Task brief. The response must consist of the lines below from the one with "- Relative to lane 1, the" through the one with "hold slack (ns)", exactly as they appear and with both ends kept.

Listed entries.

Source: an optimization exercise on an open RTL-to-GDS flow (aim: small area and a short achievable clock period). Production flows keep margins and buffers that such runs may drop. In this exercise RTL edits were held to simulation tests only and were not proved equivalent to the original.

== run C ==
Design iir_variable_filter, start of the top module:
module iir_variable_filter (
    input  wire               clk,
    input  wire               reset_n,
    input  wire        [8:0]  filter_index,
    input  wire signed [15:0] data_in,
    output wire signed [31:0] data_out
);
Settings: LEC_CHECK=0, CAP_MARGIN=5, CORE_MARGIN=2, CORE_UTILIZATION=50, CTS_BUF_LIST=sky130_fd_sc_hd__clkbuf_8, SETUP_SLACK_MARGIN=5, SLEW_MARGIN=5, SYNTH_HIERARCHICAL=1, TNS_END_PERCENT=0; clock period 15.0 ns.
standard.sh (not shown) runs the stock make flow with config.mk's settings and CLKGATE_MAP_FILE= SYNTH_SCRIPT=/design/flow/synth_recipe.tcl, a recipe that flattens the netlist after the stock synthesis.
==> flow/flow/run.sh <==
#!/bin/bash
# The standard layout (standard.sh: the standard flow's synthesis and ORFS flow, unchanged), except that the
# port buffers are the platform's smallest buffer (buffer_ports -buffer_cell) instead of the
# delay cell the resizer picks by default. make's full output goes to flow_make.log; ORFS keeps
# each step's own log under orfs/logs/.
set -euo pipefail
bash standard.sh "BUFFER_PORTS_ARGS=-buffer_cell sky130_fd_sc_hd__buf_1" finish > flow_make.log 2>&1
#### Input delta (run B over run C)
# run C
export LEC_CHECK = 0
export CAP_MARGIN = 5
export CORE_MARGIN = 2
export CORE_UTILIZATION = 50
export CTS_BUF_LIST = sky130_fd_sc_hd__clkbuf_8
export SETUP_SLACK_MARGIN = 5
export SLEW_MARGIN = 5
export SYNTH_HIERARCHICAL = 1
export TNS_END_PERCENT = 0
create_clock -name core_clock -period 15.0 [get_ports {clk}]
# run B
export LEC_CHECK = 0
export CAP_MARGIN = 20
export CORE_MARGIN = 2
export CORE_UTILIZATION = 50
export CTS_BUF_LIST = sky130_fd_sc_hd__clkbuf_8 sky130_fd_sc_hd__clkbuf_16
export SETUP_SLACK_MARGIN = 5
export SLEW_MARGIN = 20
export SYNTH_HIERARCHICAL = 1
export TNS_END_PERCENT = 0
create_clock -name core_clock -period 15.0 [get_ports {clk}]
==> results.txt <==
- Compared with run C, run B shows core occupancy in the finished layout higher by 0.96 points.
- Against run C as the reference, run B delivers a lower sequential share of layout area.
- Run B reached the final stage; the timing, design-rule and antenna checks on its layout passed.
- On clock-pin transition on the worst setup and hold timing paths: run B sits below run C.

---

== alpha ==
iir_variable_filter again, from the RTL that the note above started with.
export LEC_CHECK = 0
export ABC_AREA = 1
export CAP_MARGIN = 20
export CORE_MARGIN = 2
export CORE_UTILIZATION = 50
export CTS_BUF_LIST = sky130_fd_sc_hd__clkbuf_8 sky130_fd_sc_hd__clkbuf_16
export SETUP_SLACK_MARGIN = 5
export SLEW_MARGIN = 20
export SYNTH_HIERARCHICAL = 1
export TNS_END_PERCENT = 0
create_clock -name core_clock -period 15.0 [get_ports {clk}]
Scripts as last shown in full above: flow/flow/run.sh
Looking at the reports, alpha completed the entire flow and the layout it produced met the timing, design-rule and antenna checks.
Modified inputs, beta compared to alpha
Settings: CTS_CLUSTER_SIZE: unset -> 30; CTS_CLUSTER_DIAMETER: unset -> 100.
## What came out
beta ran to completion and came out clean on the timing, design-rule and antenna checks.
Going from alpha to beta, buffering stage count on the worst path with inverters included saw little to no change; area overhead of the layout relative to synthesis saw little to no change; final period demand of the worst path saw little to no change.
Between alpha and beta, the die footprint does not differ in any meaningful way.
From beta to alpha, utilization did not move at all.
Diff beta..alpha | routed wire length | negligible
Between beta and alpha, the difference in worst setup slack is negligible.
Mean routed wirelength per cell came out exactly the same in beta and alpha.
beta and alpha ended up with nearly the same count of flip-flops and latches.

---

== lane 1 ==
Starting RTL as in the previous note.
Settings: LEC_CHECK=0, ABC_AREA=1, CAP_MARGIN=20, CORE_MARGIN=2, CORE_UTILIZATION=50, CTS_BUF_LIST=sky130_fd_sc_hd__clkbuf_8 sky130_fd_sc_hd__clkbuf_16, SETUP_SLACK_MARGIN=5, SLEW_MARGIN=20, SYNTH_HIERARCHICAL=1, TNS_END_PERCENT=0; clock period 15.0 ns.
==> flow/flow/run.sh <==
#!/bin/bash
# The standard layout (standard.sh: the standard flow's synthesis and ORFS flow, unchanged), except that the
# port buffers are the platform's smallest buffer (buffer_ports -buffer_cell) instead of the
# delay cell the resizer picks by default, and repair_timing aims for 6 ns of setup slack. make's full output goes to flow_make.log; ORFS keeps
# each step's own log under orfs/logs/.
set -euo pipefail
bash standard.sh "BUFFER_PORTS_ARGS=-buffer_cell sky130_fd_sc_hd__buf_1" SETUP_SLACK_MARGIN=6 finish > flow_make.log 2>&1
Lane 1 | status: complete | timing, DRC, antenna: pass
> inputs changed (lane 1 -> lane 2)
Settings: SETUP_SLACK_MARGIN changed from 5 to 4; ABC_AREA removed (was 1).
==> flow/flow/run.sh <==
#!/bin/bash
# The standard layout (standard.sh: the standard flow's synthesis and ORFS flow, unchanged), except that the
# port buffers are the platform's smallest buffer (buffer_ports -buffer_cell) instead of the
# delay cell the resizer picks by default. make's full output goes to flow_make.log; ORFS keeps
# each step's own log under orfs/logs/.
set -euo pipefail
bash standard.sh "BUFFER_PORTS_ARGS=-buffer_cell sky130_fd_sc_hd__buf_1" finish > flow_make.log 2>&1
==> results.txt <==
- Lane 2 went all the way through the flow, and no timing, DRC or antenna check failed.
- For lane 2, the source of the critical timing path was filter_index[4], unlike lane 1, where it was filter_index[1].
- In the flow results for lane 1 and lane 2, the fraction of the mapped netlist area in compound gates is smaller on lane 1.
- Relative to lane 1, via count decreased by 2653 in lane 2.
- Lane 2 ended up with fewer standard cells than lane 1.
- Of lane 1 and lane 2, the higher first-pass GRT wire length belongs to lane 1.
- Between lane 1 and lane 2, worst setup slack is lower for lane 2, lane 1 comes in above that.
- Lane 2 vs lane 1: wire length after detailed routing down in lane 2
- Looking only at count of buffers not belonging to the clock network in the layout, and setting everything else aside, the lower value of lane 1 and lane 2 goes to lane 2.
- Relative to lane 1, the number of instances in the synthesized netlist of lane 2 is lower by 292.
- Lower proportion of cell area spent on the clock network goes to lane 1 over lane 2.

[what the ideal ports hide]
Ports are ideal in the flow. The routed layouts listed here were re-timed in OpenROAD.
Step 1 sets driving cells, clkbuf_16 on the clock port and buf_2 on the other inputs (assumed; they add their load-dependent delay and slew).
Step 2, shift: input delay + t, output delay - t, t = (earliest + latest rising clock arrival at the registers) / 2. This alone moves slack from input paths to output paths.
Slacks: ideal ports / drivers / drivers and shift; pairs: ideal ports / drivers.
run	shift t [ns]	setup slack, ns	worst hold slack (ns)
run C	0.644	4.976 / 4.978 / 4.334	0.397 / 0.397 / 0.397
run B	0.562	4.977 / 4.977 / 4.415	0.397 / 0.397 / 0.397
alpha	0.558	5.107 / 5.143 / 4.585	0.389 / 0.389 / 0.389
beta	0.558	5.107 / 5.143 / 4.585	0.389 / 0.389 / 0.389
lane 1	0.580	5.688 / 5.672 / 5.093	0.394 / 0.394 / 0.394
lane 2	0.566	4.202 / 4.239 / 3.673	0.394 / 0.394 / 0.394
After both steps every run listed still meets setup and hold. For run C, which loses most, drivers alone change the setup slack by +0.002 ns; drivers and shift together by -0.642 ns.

Output of the exercise.
- Relative to lane 1, the number of instances in the synthesized netlist of lane 2 is lower by 292.
- Lower proportion of cell area spent on the clock network goes to lane 1 over lane 2.

[what the ideal ports hide]
Ports are ideal in the flow. The routed layouts listed here were re-timed in OpenROAD.
Step 1 sets driving cells, clkbuf_16 on the clock port and buf_2 on the other inputs (assumed; they add their load-dependent delay and slew).
Step 2, shift: input delay + t, output delay - t, t = (earliest + latest rising clock arrival at the registers) / 2. This alone moves slack from input paths to output paths.
Slacks: ideal ports / drivers / drivers and shift; pairs: ideal ports / drivers.
run	shift t [ns]	setup slack, ns	worst hold slack (ns)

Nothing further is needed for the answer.